Start of EXCERPTED DATA
--- src/drp_pkg.sv ---
// ----------------------------------------------------------------------------
// drp_pkg
// Shared types, widths and the arctangent table for the dead-reckoning
// predictor.
// ----------------------------------------------------------------------------
package drp_pkg;

    // CORDIC datapath: Q2.30 with headroom
    localparam int CORDIC_W = 34;
    localparam logic signed [CORDIC_W-1:0] CORDIC_GAIN_INIT = 34'sh026DD3B6A;

    // Rotation datapath widths
    localparam int MUL_A_W = 16;
    localparam int DX_W    = 37;
    localparam int PROD_W  = MUL_A_W + DX_W;
    localparam int ACC_W   = PROD_W + 1;
    localparam int ROT_W   = ACC_W - 15;

    // Configuration register indexes
    localparam logic [1:0] CFG_JUMP_THRESHOLD = 2'd0;
    localparam logic [1:0] CFG_MAX_GAP        = 2'd1;
    localparam logic [1:0] CFG_FALLBACK_STEP  = 2'd2;

    // Request codes
    localparam logic FUNC_INTEGRATE = 1'b0;
    localparam logic FUNC_CLEAR     = 1'b1;

    typedef enum logic [2:0] {
        ST_IDLE,
        ST_PREP,
        ST_CORD,
        ST_ROT,
        ST_ACCUM,
        ST_DONE
    } drp_state_t;

    typedef enum logic [2:0] {
        RS_MUL_VX,
        RS_MUL_VY,
        RS_MUL_CDX,
        RS_MUL_SDY,
        RS_MUL_SDX,
        RS_MUL_CDY,
        RS_SUM_Y,
        RS_OUT_Y
    } rot_step_t;

    // atan(2^-i) as a fraction of a full turn, 32-bit binary angle
    function automatic logic [31:0] atan_turn(input logic [4:0] i);
        logic [31:0] a;
        unique case (i)
            5'd0:  a = 32'h20000000;
            5'd1:  a = 32'h12E4051E;
            5'd2:  a = 32'h09FB385B;
            5'd3:  a = 32'h051111D4;
            5'd4:  a = 32'h028B0D43;
            5'd5:  a = 32'h0145D7E1;
            5'd6:  a = 32'h00A2F61E;
            5'd7:  a = 32'h00517C55;
            5'd8:  a = 32'h0028BE53;
            5'd9:  a = 32'h00145F2F;
            5'd10: a = 32'h000A2F98;
            5'd11: a = 32'h000517CC;
            5'd12: a = 32'h00028BE6;
            5'd13: a = 32'h000145F3;
            5'd14: a = 32'h0000A2FA;
            5'd15: a = 32'h0000517D;
            5'd16: a = 32'h000028BE;
            5'd17: a = 32'h0000145F;
            5'd18: a = 32'h00000A30;
            5'd19: a = 32'h00000518;
            5'd20: a = 32'h0000028C;
            5'd21: a = 32'h00000146;
            5'd22: a = 32'h000000A3;
            5'd23: a = 32'h00000051;
            default: a = 32'h00000000;
        endcase
        return a;
    endfunction

endpackage

--- src/dead_reckoning_predictor_top.sv ---
// ----------------------------------------------------------------------------
// dead_reckoning_predictor_top
// Planar dead reckoning: clamped time step, CORDIC yaw rotation, saturating
// nanometre accumulators and altitude jump tracking.
//
//   channel | handshake               | payload
//   --------+-------------------------+-----------------------------------------
//   in      | in_valid / in_ready     | func, timestamp_us, yaw_angle, vel_*, alt
//   out     | out_valid / out_ready   | pos_x_nm, pos_y_nm, height_mm, flags, jump
//   cfg     | cfg_we (no wait)        | cfg_addr, cfg_wdata
//
// An integrate word passes through the one-step-per-cycle CORDIC and the
// eight-step shared multiplier before the next in_ready; a clear word skips
// both and goes from the prepare state straight to the done state.
// in_ready is high only while the sequencer is idle; a finished word waits in
// the output register, and the sequencer holds in its last state until the
// previous word is taken. Reset restores the register defaults and zeroes the
// state; no clearing pass is needed.
// ----------------------------------------------------------------------------
module dead_reckoning_predictor_top #(
    parameter int ANGLE_BITS = 16,
    parameter int POS_BITS   = 48
) (
    input  logic                       clk,
    input  logic                       rst_n,
    input  logic                       cfg_we,
    input  logic [1:0]                 cfg_addr,
    input  logic [19:0]                cfg_wdata,
    input  logic                       in_valid,
    output logic                       in_ready,
    input  logic                       func,
    input  logic [31:0]                timestamp_us,
    input  logic signed [15:0]         yaw_angle,
    input  logic signed [15:0]         vel_x_mm_s,
    input  logic signed [15:0]         vel_y_mm_s,
    input  logic signed [15:0]         altitude_mm,
    output logic                       out_valid,
    input  logic                       out_ready,
    output logic signed [POS_BITS-1:0] pos_x_nm,
    output logic signed [POS_BITS-1:0] pos_y_nm,
    output logic signed [15:0]         height_mm,
    output logic                       height_corrupted,
    output logic signed [16:0]         largest_jump_mm
);
    import drp_pkg::*;

    localparam int SW = ((POS_BITS > ROT_W) ? POS_BITS : ROT_W) + 1;
    localparam logic signed [SW-1:0] POS_MAX =
        {{(SW-POS_BITS+1){1'b0}}, {(POS_BITS-1){1'b1}}};
    localparam logic signed [SW-1:0] POS_MIN =
        {{(SW-POS_BITS+1){1'b1}}, {(POS_BITS-1){1'b0}}};

    drp_state_t state_reg, state_next;

    // configuration
    logic [15:0] jump_thr_reg;
    logic [19:0] max_gap_reg, fallback_reg;

    // architectural state
    logic [31:0]                last_time_reg;
    logic signed [POS_BITS-1:0] x_accum_reg, y_accum_reg;
    logic signed [15:0]         height_reg;
    logic signed [16:0]         jump_reg;
    logic                       corrupt_reg;

    // captured word
    logic                func_reg;
    logic [31:0]         ts_reg;
    logic signed [15:0]  yaw_reg, vx_reg, vy_reg, alt_reg;
    logic [19:0]         dt_reg;

    // output register
    logic                       out_valid_reg, out_valid_next;
    logic signed [POS_BITS-1:0] out_x_reg, out_y_reg;
    logic signed [15:0]         out_h_reg;
    logic                       out_c_reg;
    logic signed [16:0]         out_j_reg;

    logic                in_fire, cordic_start, rot_start, load_out;
    logic                cordic_done, rot_done;
    logic signed [15:0]  cos_q15, sin_q15;
    logic signed [ROT_W-1:0] rot_x, rot_y;

    logic [31:0]         dt_raw;
    logic                dt_nonpos, dt_strange;
    logic [19:0]         dt_clamped;
    logic signed [16:0]  diff;
    logic [16:0]         mag, jmag;
    logic signed [SW-1:0] sum_x, sum_y;
    logic signed [POS_BITS-1:0] sat_x, sat_y;

    drp_cordic #(
        .ANGLE_BITS (ANGLE_BITS)
    ) u_cordic (
        .clk     (clk),
        .rst_n   (rst_n),
        .start   (cordic_start),
        .yaw     (yaw_reg),
        .cos_q15 (cos_q15),
        .sin_q15 (sin_q15),
        .done    (cordic_done)
    );

    drp_rotate u_rotate (
        .clk     (clk),
        .rst_n   (rst_n),
        .start   (rot_start),
        .dt      (dt_reg),
        .vel_x   (vx_reg),
        .vel_y   (vy_reg),
        .cos_q15 (cos_q15),
        .sin_q15 (sin_q15),
        .rot_x   (rot_x),
        .rot_y   (rot_y),
        .done    (rot_done)
    );

    // time step: wrapped difference, strange steps clamped into 0..fallback
    assign dt_raw    = ts_reg - last_time_reg;
    assign dt_nonpos = dt_raw[31] || (dt_raw == 32'd0);
    assign dt_strange = dt_nonpos || (dt_raw > {12'b0, max_gap_reg});

    always_comb
    begin
        if (!dt_strange)
            dt_clamped = dt_raw[19:0];
        else if (dt_nonpos)
            dt_clamped = '0;
        else if (dt_raw > {12'b0, fallback_reg})
            dt_clamped = fallback_reg;
        else
            dt_clamped = dt_raw[19:0];
    end

    // altitude jump
    assign diff = {height_reg[15], height_reg} - {alt_reg[15], alt_reg};
    assign mag  = diff[16] ? 17'(-diff) : 17'(diff);
    assign jmag = jump_reg[16] ? 17'(-jump_reg) : 17'(jump_reg);

    // saturating accumulate
    assign sum_x = {{(SW-POS_BITS){x_accum_reg[POS_BITS-1]}}, x_accum_reg}
                 + {{(SW-ROT_W){rot_x[ROT_W-1]}}, rot_x};
    assign sum_y = {{(SW-POS_BITS){y_accum_reg[POS_BITS-1]}}, y_accum_reg}
                 + {{(SW-ROT_W){rot_y[ROT_W-1]}}, rot_y};

    always_comb
    begin
        if (sum_x > POS_MAX)
            sat_x = POS_MAX[POS_BITS-1:0];
        else if (sum_x < POS_MIN)
            sat_x = POS_MIN[POS_BITS-1:0];
        else
            sat_x = sum_x[POS_BITS-1:0];
        if (sum_y > POS_MAX)
            sat_y = POS_MAX[POS_BITS-1:0];
        else if (sum_y < POS_MIN)
            sat_y = POS_MIN[POS_BITS-1:0];
        else
            sat_y = sum_y[POS_BITS-1:0];
    end

    // next state
    always_comb
    begin
        state_next = state_reg;
        unique case (state_reg)
            ST_IDLE:  if (in_valid) state_next = ST_PREP;
            ST_PREP:  state_next = (func_reg == FUNC_CLEAR) ? ST_DONE : ST_CORD;
            ST_CORD:  if (cordic_done) state_next = ST_ROT;
            ST_ROT:   if (rot_done) state_next = ST_ACCUM;
            ST_ACCUM: state_next = ST_DONE;
            ST_DONE:  if (!out_valid_reg || out_ready) state_next = ST_IDLE;
            default:  state_next = ST_IDLE;
        endcase
    end

    // sequencer outputs
    always_comb
    begin
        in_ready     = 1'b0;
        cordic_start = 1'b0;
        rot_start    = 1'b0;
        load_out     = 1'b0;
        unique case (state_reg)
            ST_IDLE:  in_ready = 1'b1;
            ST_PREP:  cordic_start = (func_reg == FUNC_INTEGRATE);
            ST_CORD:  rot_start = cordic_done;
            ST_DONE:  load_out = !out_valid_reg || out_ready;
            default:  ;
        endcase
    end

    assign in_fire        = in_valid && in_ready;
    assign out_valid_next = load_out || (out_valid_reg && !out_ready);

    always_ff @(posedge clk or negedge rst_n)
    begin
        if (!rst_n)
        begin
            state_reg     <= ST_IDLE;
            out_valid_reg <= 1'b0;
            jump_thr_reg  <= 16'd120;
            max_gap_reg   <= 20'd50000;
            fallback_reg  <= 20'd5000;
            last_time_reg <= '0;
            x_accum_reg   <= '0;
            y_accum_reg   <= '0;
            height_reg    <= '0;
            jump_reg      <= '0;
            corrupt_reg   <= 1'b0;
        end
        else
        begin
            state_reg     <= state_next;
            out_valid_reg <= out_valid_next;

            if (cfg_we)
            begin
                unique case (cfg_addr)
                    CFG_JUMP_THRESHOLD: jump_thr_reg <= cfg_wdata[15:0];
                    CFG_MAX_GAP:        max_gap_reg  <= cfg_wdata;
                    CFG_FALLBACK_STEP:  fallback_reg <= cfg_wdata;
                    default:            ;
                endcase
            end

            if (state_reg == ST_PREP)
            begin
                if (func_reg == FUNC_CLEAR)
                begin
                    x_accum_reg <= '0;
                    y_accum_reg <= '0;
                    height_reg  <= '0;
                    jump_reg    <= '0;
                    corrupt_reg <= 1'b0;
                end
                else
                begin
                    last_time_reg <= ts_reg;
                    height_reg    <= alt_reg;
                    if (mag > {1'b0, jump_thr_reg})
                    begin
                        corrupt_reg <= 1'b1;
                        if (mag > jmag)
                            jump_reg <= diff;
                    end
                end
            end

            if (state_reg == ST_ACCUM)
            begin
                x_accum_reg <= sat_x;
                y_accum_reg <= sat_y;
            end
        end
    end

    // capture the word and the clamped step
    always_ff @(posedge clk)
    begin
        if (in_fire)
        begin
            func_reg <= func;
            ts_reg   <= timestamp_us;
            yaw_reg  <= yaw_angle;
            vx_reg   <= vel_x_mm_s;
            vy_reg   <= vel_y_mm_s;
            alt_reg  <= altitude_mm;
        end
        if (state_reg == ST_PREP)
            dt_reg <= dt_clamped;
        if (load_out)
        begin
            out_x_reg <= x_accum_reg;
            out_y_reg <= y_accum_reg;
            out_h_reg <= height_reg;
            out_c_reg <= corrupt_reg;
            out_j_reg <= jump_reg;
        end
    end

    assign out_valid        = out_valid_reg;
    assign pos_x_nm         = out_x_reg;
    assign pos_y_nm         = out_y_reg;
    assign height_mm        = out_h_reg;
    assign height_corrupted = out_c_reg;
    assign largest_jump_mm  = out_j_reg;

    // a recorded jump always comes with the corrupted flag
    a_jump_needs_flag: assert property (@(posedge clk) disable iff (!rst_n)
        !corrupt_reg |-> (jump_reg == 17'sd0))
        else $error("jump recorded without corrupted flag");

    // the clamped step never exceeds both limits
    a_step_bounded: assert property (@(posedge clk) disable iff (!rst_n)
        (state_reg == ST_PREP && func_reg == FUNC_INTEGRATE) |=>
        (dt_reg <= max_gap_reg || dt_reg <= fallback_reg))
        else $error("time step outside clamp limits");

    a_cordic_done_in_cord: assert property (@(posedge clk) disable iff (!rst_n)
        cordic_done |-> (state_reg == ST_CORD))
        else $error("CORDIC finished outside its wait state");

    a_rot_done_in_rot: assert property (@(posedge clk) disable iff (!rst_n)
        rot_done |-> (state_reg == ST_ROT))
        else $error("rotation finished outside its wait state");

endmodule

--- src/drp_cordic.sv ---
// ----------------------------------------------------------------------------
// drp_cordic
// Iterative CORDIC: one rotation step per cycle through a shared shifter,
// giving cosine and sine of the yaw angle in Q1.15.
// ----------------------------------------------------------------------------
module drp_cordic #(
    parameter int ANGLE_BITS = 16
) (
    input  logic                clk,
    input  logic                rst_n,
    input  logic                start,
    input  logic signed [15:0]  yaw,
    output logic signed [15:0]  cos_q15,
    output logic signed [15:0]  sin_q15,
    output logic                done
);
    import drp_pkg::*;

    localparam int IW = $clog2(ANGLE_BITS);

    logic signed [CORDIC_W-1:0] x_reg, y_reg, x_next, y_next;
    logic signed [CORDIC_W-1:0] x_sh, y_sh, x_fin, y_fin;
    logic [31:0]                z_reg, z_next, phase, quad, angle;
    logic [IW-1:0]              iter_reg;
    logic                       flip_reg, busy_reg, fin_reg, done_reg;
    logic signed [15:0]         cos_reg, sin_reg;

    function automatic logic signed [15:0] round_q15(input logic signed [CORDIC_W-1:0] v);
        logic signed [CORDIC_W:0]    t;
        logic signed [CORDIC_W-15:0] r;
        logic signed [15:0]          q;
        t = {v[CORDIC_W-1], v} + (CORDIC_W+1)'(16384);
        r = t[CORDIC_W:15];
        if (r > 32'sd32767)
            q = 16'sh7FFF;
        else if (r < -32'sd32768)
            q = 16'sh8000;
        else
            q = r[15:0];
        return q;
    endfunction

    assign phase = {yaw, 16'h0000};
    assign quad  = phase + 32'h4000_0000;
    assign x_sh  = y_reg >>> iter_reg;
    assign y_sh  = x_reg >>> iter_reg;
    assign angle = atan_turn(5'(iter_reg));

    always_comb
    begin
        if (!z_reg[31])
        begin
            x_next = x_reg - x_sh;
            y_next = y_reg + y_sh;
            z_next = z_reg - angle;
        end
        else
        begin
            x_next = x_reg + x_sh;
            y_next = y_reg - y_sh;
            z_next = z_reg + angle;
        end
    end

    // undo the half-turn pre-rotation
    assign x_fin = flip_reg ? -x_reg : x_reg;
    assign y_fin = flip_reg ? -y_reg : y_reg;

    always_ff @(posedge clk or negedge rst_n)
    begin
        if (!rst_n)
        begin
            busy_reg <= 1'b0;
            fin_reg  <= 1'b0;
            done_reg <= 1'b0;
            iter_reg <= '0;
        end
        else
        begin
            done_reg <= fin_reg;
            fin_reg  <= 1'b0;
            if (start)
            begin
                busy_reg <= 1'b1;
                iter_reg <= '0;
            end
            else if (busy_reg)
            begin
                if (iter_reg == IW'(ANGLE_BITS - 1))
                begin
                    busy_reg <= 1'b0;
                    fin_reg  <= 1'b1;
                end
                iter_reg <= iter_reg + 1'b1;
            end
        end
    end

    always_ff @(posedge clk)
    begin
        if (start)
        begin
            x_reg    <= CORDIC_GAIN_INIT;
            y_reg    <= '0;
            flip_reg <= quad[31];
            z_reg    <= quad[31] ? phase + 32'h8000_0000 : phase;
        end
        else if (busy_reg)
        begin
            x_reg <= x_next;
            y_reg <= y_next;
            z_reg <= z_next;
        end
        if (fin_reg)
        begin
            cos_reg <= round_q15(x_fin);
            sin_reg <= round_q15(y_fin);
        end
    end

    assign cos_q15 = cos_reg;
    assign sin_q15 = sin_reg;
    assign done    = done_reg;

endmodule

--- src/drp_rotate.sv ---
// ----------------------------------------------------------------------------
// drp_rotate
// Displacement and yaw rotation on one shared registered multiplier,
// sequenced over eight steps.
// ----------------------------------------------------------------------------
module drp_rotate (
    input  logic                          clk,
    input  logic                          rst_n,
    input  logic                          start,
    input  logic [19:0]                   dt,
    input  logic signed [15:0]            vel_x,
    input  logic signed [15:0]            vel_y,
    input  logic signed [15:0]            cos_q15,
    input  logic signed [15:0]            sin_q15,
    output logic signed [drp_pkg::ROT_W-1:0] rot_x,
    output logic signed [drp_pkg::ROT_W-1:0] rot_y,
    output logic                          done
);
    import drp_pkg::*;

    localparam logic signed [ACC_W-1:0] RND = ACC_W'(16384);

    rot_step_t                 step_reg;
    logic                      busy_reg, done_reg;
    logic signed [MUL_A_W-1:0] mul_a;
    logic signed [DX_W-1:0]    mul_b;
    logic signed [PROD_W-1:0]  prod_c, prod_reg;
    logic signed [ACC_W-1:0]   prod_ext, acc_reg;
    logic signed [DX_W-1:0]    dx_reg, dy_reg;
    logic signed [ROT_W-1:0]   rx_reg, ry_reg;

    always_comb
    begin
        unique case (step_reg)
            RS_MUL_VX:  begin mul_a = vel_x;   mul_b = $signed({17'b0, dt}); end
            RS_MUL_VY:  begin mul_a = vel_y;   mul_b = $signed({17'b0, dt}); end
            RS_MUL_CDX: begin mul_a = cos_q15; mul_b = dx_reg;               end
            RS_MUL_SDY: begin mul_a = sin_q15; mul_b = dy_reg;               end
            RS_MUL_SDX: begin mul_a = sin_q15; mul_b = dx_reg;               end
            RS_MUL_CDY: begin mul_a = cos_q15; mul_b = dy_reg;               end
            default:    begin mul_a = '0;      mul_b = '0;                   end
        endcase
    end

    assign prod_c   = mul_a * mul_b;
    assign prod_ext = {prod_reg[PROD_W-1], prod_reg};

    always_ff @(posedge clk or negedge rst_n)
    begin
        if (!rst_n)
        begin
            busy_reg <= 1'b0;
            done_reg <= 1'b0;
            step_reg <= RS_MUL_VX;
        end
        else
        begin
            done_reg <= 1'b0;
            if (start)
            begin
                busy_reg <= 1'b1;
                step_reg <= RS_MUL_VX;
            end
            else if (busy_reg)
            begin
                if (step_reg == RS_OUT_Y)
                begin
                    busy_reg <= 1'b0;
                    done_reg <= 1'b1;
                end
                else
                    step_reg <= rot_step_t'(step_reg + 3'd1);
            end
        end
    end

    // the product of each step is registered and used by the next step
    always_ff @(posedge clk)
    begin
        if (busy_reg)
        begin
            prod_reg <= prod_c;
            case (step_reg)
                RS_MUL_VY:  dx_reg <= prod_reg[DX_W-1:0];
                RS_MUL_CDX: dy_reg <= prod_reg[DX_W-1:0];
                RS_MUL_SDY: acc_reg <= prod_ext;
                RS_MUL_SDX: acc_reg <= acc_reg + prod_ext + RND;
                RS_MUL_CDY:
                begin
                    rx_reg  <= acc_reg[ACC_W-1:15];
                    acc_reg <= -prod_ext;
                end
                RS_SUM_Y:   acc_reg <= acc_reg + prod_ext + RND;
                RS_OUT_Y:   ry_reg <= acc_reg[ACC_W-1:15];
                default:    ;
            endcase
        end
    end

    assign rot_x = rx_reg;
    assign rot_y = ry_reg;
    assign done  = done_reg;

endmodule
End of EXCERPTED DATA
■ **PROBLEM DETAILS**:
Return only the lines above that run from the opening line through the line containing "localparam int PROD_W", exactly as written.

■ **ANSWER BELOW**:
--- src/drp_pkg.sv ---
// ----------------------------------------------------------------------------
// drp_pkg
// Shared types, widths and the arctangent table for the dead-reckoning
// predictor.
// ----------------------------------------------------------------------------
package drp_pkg;

    // CORDIC datapath: Q2.30 with headroom
    localparam int CORDIC_W = 34;
    localparam logic signed [CORDIC_W-1:0] CORDIC_GAIN_INIT = 34'sh026DD3B6A;

    // Rotation datapath widths
    localparam int MUL_A_W = 16;
    localparam int DX_W    = 37;
    localparam int PROD_W  = MUL_A_W + DX_W;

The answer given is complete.